Dalmau parece el brazo de Pérez-Reverte. Su pincelada pujante, vigorosa, vibrante, plasma la mirada de nuestro Dumas como si escribiese libros al óleo. Reverte es más complejo, más áspero, más duro, quizá porque ha visto con sus ojos la violencia desabrida, impía, y el dramatismo amargo del escenario bélico. «El pintor de batallas» es su novela más honda y personal, la que refleja con mayor intensidad el vértigo moral de la guerra y sus secuelas de conflicto interior, de desgarro auténtico. Juntos, el artista y el escritor brincan charlando en una tarde húmeda de viernes sobre dos planos de un mismo género. Una mirada dual sobre la Historia de la crueldad, de la bravura y de la desesperación; esa amarga Historia sin remilgos que el pensamiento débil ya no enseña en los colegios.

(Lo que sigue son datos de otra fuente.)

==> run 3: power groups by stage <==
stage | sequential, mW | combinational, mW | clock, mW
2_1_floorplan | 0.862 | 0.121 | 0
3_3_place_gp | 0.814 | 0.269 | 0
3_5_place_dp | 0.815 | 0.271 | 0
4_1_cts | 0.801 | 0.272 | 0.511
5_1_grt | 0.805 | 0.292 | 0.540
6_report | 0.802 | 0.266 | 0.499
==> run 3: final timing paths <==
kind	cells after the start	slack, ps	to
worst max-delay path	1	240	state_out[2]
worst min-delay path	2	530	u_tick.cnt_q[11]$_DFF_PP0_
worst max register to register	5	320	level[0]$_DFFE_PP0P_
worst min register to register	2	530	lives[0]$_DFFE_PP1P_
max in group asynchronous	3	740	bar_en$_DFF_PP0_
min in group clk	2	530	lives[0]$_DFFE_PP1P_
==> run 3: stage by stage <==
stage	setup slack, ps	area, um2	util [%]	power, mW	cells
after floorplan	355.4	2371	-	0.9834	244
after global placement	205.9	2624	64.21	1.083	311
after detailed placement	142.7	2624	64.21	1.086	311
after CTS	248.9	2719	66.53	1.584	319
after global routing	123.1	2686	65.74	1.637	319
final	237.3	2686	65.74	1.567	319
$ cat src/rtl/output_port_scheduler.sv
// Round-robin, credit-gated scheduler for one router output port with optional packet locking.
// Define SCHED_PKT_LOCK_EN to hold a grant from head to tail; otherwise arbitration is per flit.
module output_port_scheduler #(
    parameter int NUM_REQ     = 4,
    parameter int IDX_W       = 2,
    parameter int CREDIT_W    = 3,
    parameter int MAX_CREDITS = 4
) (
    input  logic                clk,
    input  logic                reset,
    input  logic [NUM_REQ-1:0]  req,
    input  logic [NUM_REQ-1:0]  tail,
    input  logic                credit_return,
    output logic [NUM_REQ-1:0]  grant,
    output logic [IDX_W-1:0]    grant_idx,
    output logic                send_out,
    output logic [CREDIT_W-1:0] credits,
    output logic                credit_ovf
);

    localparam logic [CREDIT_W-1:0] MAXC = CREDIT_W'(MAX_CREDITS);

    typedef enum logic {S_IDLE, S_LOCKED} state_t;

    state_t              r_state, w_state_next;
    logic [IDX_W-1:0]    r_rr_ptr, w_rr_ptr_next;
    logic [IDX_W-1:0]    r_owner, w_owner_next;
    logic [CREDIT_W-1:0] r_credits, w_credits_next;
    logic                r_ovf, w_ovf_next;

    logic [NUM_REQ-1:0]  w_grant;
    logic [IDX_W-1:0]    w_idx;
    logic [IDX_W-1:0]    w_idx_inc;
    logic                w_found;
    logic                w_send;
    logic                w_is_tail;

    // Two passes give the rotating priority: indices at/after rr_ptr first, then the wrapped ones.
    always_comb begin
        w_grant = '0;
        w_idx   = '0;
        w_found = 1'b0;
        if (!reset && r_credits != '0) begin
            if (r_state == S_LOCKED) begin
                for (int i = 0; i < NUM_REQ; i++) begin
                    if (int'(r_owner) == i && req[i]) begin
                        w_grant[i] = 1'b1;
                        w_idx      = IDX_W'(i);
                    end
                end
            end else begin
                for (int i = 0; i < NUM_REQ; i++) begin
                    if (!w_found && req[i] && i >= int'(r_rr_ptr)) begin
                        w_found    = 1'b1;
                        w_grant[i] = 1'b1;
                        w_idx      = IDX_W'(i);
                    end
                end
                for (int i = 0; i < NUM_REQ; i++) begin
                    if (!w_found && req[i] && i < int'(r_rr_ptr)) begin
                        w_found    = 1'b1;
                        w_grant[i] = 1'b1;
                        w_idx      = IDX_W'(i);
                    end
                end
            end
        end
    end

    assign w_send    = |w_grant;
    assign w_idx_inc = (w_idx == IDX_W'(NUM_REQ - 1)) ? '0 : w_idx + IDX_W'(1);

`ifdef SCHED_PKT_LOCK_EN
    assign w_is_tail = |(w_grant & tail);
`else
    // Without locking every flit closes its own packet.
    logic w_unused_tail;
    assign w_is_tail     = 1'b1;
    assign w_unused_tail = ^tail;
`endif

    always_comb begin
        w_state_next   = r_state;
        w_rr_ptr_next  = r_rr_ptr;
        w_owner_next   = r_owner;
        w_credits_next = r_credits;
        w_ovf_next     = r_ovf;
        if (w_send) begin
            if (w_is_tail) begin
                w_rr_ptr_next = w_idx_inc;
                w_state_next  = S_IDLE;
            end else begin
                w_owner_next = w_idx;
                w_state_next = S_LOCKED;
            end
        end
        unique case ({w_send, credit_return})
            2'b10: w_credits_next = r_credits - CREDIT_W'(1);
            2'b01: begin
                if (r_credits == MAXC) w_ovf_next = 1'b1;
                else                   w_credits_next = r_credits + CREDIT_W'(1);
            end
            default: w_credits_next = r_credits;
        endcase
    end

    always_ff @(posedge clk) begin
        if (reset) begin
            r_state   <= S_IDLE;
            r_rr_ptr  <= '0;
            r_owner   <= '0;
            r_credits <= MAXC;
            r_ovf     <= 1'b0;
        end else begin
            r_state   <= w_state_next;
            r_rr_ptr  <= w_rr_ptr_next;
            r_owner   <= w_owner_next;
            r_credits <= w_credits_next;
            r_ovf     <= w_ovf_next;
        end
    end

    assign grant      = w_grant;
    assign grant_idx  = w_idx;
    assign send_out   = w_send;
    assign credits    = r_credits;
    assign credit_ovf = r_ovf;

endmodule
$ cat config.mk
export PLATFORM = sky130hd
export DESIGN_NAME = output_port_scheduler
export DESIGN_NICKNAME = d
export VERILOG_FILES = /design/src/rtl/output_port_scheduler.sv
export SDC_FILE = /design/constraint.sdc
export NUM_CORES = 1
export LEC_CHECK = 0
export CORE_AREA = 2 2 43 45
export DETAILED_ROUTE_END_ITERATION = 12
export DIE_AREA = 0 0 45 47
export PLACE_DENSITY = 0.74
export SETUP_SLACK_MARGIN = 0.4
export SLEW_MARGIN = 20
export SYNTH_ARGS = -nofsm -noshare
export SYNTH_HDL_FRONTEND = slang
export SYNTH_SLANG_ARGS = --single-unit
$ cat constraint.sdc
create_clock -name clk -period 3.2 [get_ports clk]
set_clock_uncertainty 0.1 [all_clocks]
set_input_delay 0.48 -clock clk [delete_from_list [all_inputs] [get_ports clk]]
set_output_delay 0.48 -clock clk [all_outputs]
set_load 0.01 [all_outputs]
--- src/rtl/shift_reg_universal.sv ---
// Universal shift register with per-cycle mode select and a serial frame counter
// that captures each completed word. Optional: SHIFT_REG_ARITH_SHIFT_EN (MODE 111 = arithmetic shift right).
module shift_reg_universal #(
  parameter int WIDTH     = 8,
  parameter int FRAME_LEN = 8
) (
  input  logic                         CLK,
  input  logic                         RST_N,
  input  logic                         EN,
  input  logic [2:0]                   MODE,
  input  logic                         SIN_L,
  input  logic                         SIN_R,
  input  logic [WIDTH-1:0]             PIN,
  output logic [WIDTH-1:0]             POUT,
  output logic                         SOUT_L,
  output logic                         SOUT_R,
  output logic [$clog2(FRAME_LEN)-1:0] BITCNT,
  output logic [WIDTH-1:0]             WORD_OUT,
  output logic                         WORD_VLD
);

  localparam int CW = $clog2(FRAME_LEN);

  typedef enum logic [2:0] {
    MODE_HOLD  = 3'b000,
    MODE_SHL   = 3'b001,
    MODE_SHR   = 3'b010,
    MODE_ROL   = 3'b011,
    MODE_ROR   = 3'b100,
    MODE_LOAD  = 3'b101,
    MODE_CLEAR = 3'b110,
    MODE_AUX   = 3'b111
  } mode_e;

  mode_e            mode;
  logic [WIDTH-1:0] pout_q, pout_nxt;
  logic [CW-1:0]    cnt_q, cnt_nxt;
  logic [WIDTH-1:0] word_q, word_nxt;
  logic             vld_q, vld_nxt;
  logic             counting;

  assign mode = mode_e'(MODE);

  always_comb begin
    pout_nxt = pout_q;
    cnt_nxt  = cnt_q;
    word_nxt = word_q;
    vld_nxt  = 1'b0;
    counting = 1'b0;
    if (EN) begin
      case (mode)
        MODE_HOLD: ;
        MODE_SHL: begin
          pout_nxt = {pout_q[WIDTH-2:0], SIN_L};
          counting = 1'b1;
        end
        MODE_SHR: begin
          pout_nxt = {SIN_R, pout_q[WIDTH-1:1]};
          counting = 1'b1;
        end
        MODE_ROL:  pout_nxt = {pout_q[WIDTH-2:0], pout_q[WIDTH-1]};
        MODE_ROR:  pout_nxt = {pout_q[0], pout_q[WIDTH-1:1]};
        MODE_LOAD: begin
          pout_nxt = PIN;
          cnt_nxt  = '0;
        end
        MODE_CLEAR: begin
          pout_nxt = '0;
          cnt_nxt  = '0;
        end
        MODE_AUX: begin
`ifdef SHIFT_REG_ARITH_SHIFT_EN
          pout_nxt = {pout_q[WIDTH-1], pout_q[WIDTH-1:1]};
`endif
        end
        default: ;
      endcase
      // The captured word is the post-shift value, so it is taken from pout_nxt.
      if (counting) begin
        if (cnt_q == CW'(FRAME_LEN - 1)) begin
          cnt_nxt  = '0;
          word_nxt = pout_nxt;
          vld_nxt  = 1'b1;
        end else begin
          cnt_nxt = cnt_q + 1'b1;
        end
      end
    end
  end

  always_ff @(posedge CLK) begin
    if (!RST_N) begin
      pout_q <= '0;
      cnt_q  <= '0;
      word_q <= '0;
      vld_q  <= 1'b0;
    end else begin
      pout_q <= pout_nxt;
      cnt_q  <= cnt_nxt;
      word_q <= word_nxt;
      vld_q  <= vld_nxt;
    end
  end

  assign POUT     = pout_q;
  assign SOUT_L   = pout_q[WIDTH-1];
  assign SOUT_R   = pout_q[0];
  assign BITCNT   = cnt_q;
  assign WORD_OUT = word_q;
  assign WORD_VLD = vld_q;

endmodule

--- config.mk ---
export PLATFORM = sky130hd
export DESIGN_NAME = shift_reg_universal
export DESIGN_NICKNAME = d
export VERILOG_FILES = /design/src/rtl/shift_reg_universal.sv
export SDC_FILE = /design/constraint.sdc
export NUM_CORES = 1
export LEC_CHECK = 0
export ABC_AREA = 1
export BUFFER_PORTS_ARGS = -buffer_cell sky130_fd_sc_hd__buf_2
export CAP_MARGIN = 10
export CORE_ASPECT_RATIO = 0.75
export CORE_MARGIN = 2
export CORE_UTILIZATION = 25
export DETAILED_ROUTE_END_ITERATION = 6
export GPL_TIMING_DRIVEN = 0
export HOLD_SLACK_MARGIN = 0.05
export SETUP_SLACK_MARGIN = 0.1
export SLEW_MARGIN = 25
export SYNTH_ARGS = -nofsm -noshare
export SYNTH_HDL_FRONTEND = slang
export SYNTH_SLANG_ARGS = --single-unit
--- constraint.sdc ---
create_clock -name CLK -period 1.5 [get_ports CLK]
set_input_delay 0.15 -clock CLK [delete_from_list [all_inputs] [get_ports CLK]]
set_output_delay 0.15 -clock CLK [all_outputs]
set_load 0.005 [all_outputs]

La suya es una conversación sobre España. Las escenas militares de Dalmau son reflejos del pasado nacional con todas sus dolorosas contradicciones, con todo su turbión de sangre y lágrimas. Los tercios de Rocroi apiñados ante la carga final, Cervantes blandiendo la espada en Lepanto, Gálvez erguido ante los ingleses en Pensacola, Cortés camino de Tenochtitlán, Prim a caballo en Wad-Ras, el regimiento Alcántara en su asalto suicida, la última artillería de Belchite, la División Azul perdida en un infierno de nieve. Hasta una patrulla pisando el suelo árido de Afganistán con las armas prestas ante la amenaza silenciosa del desierto. España con su pasado trágico y sublime, honorable y canalla; España descalabrada y victoriosa, agónica siempre en su destino incierto. España rebelde, España dominadora, España vencida, España heroica; España de la rabia y del coraje, soberbia, arrebatada, colérica, generosa. Y también una España enfrentada consigo misma, cainita y desgarrada, arrastrada por los feroces demonios del sufrimiento. Así hemos sido y así hemos de asumirnos: un país de titanes y de granujas, de valientes y de traidores, de caballeros y de truhanes, de asesinos y de misioneros. Y esas escenas de truculencia y de grandeza son el testimonio de una memoria esencial que no se puede borrar sin riesgo de dejar de conocernos.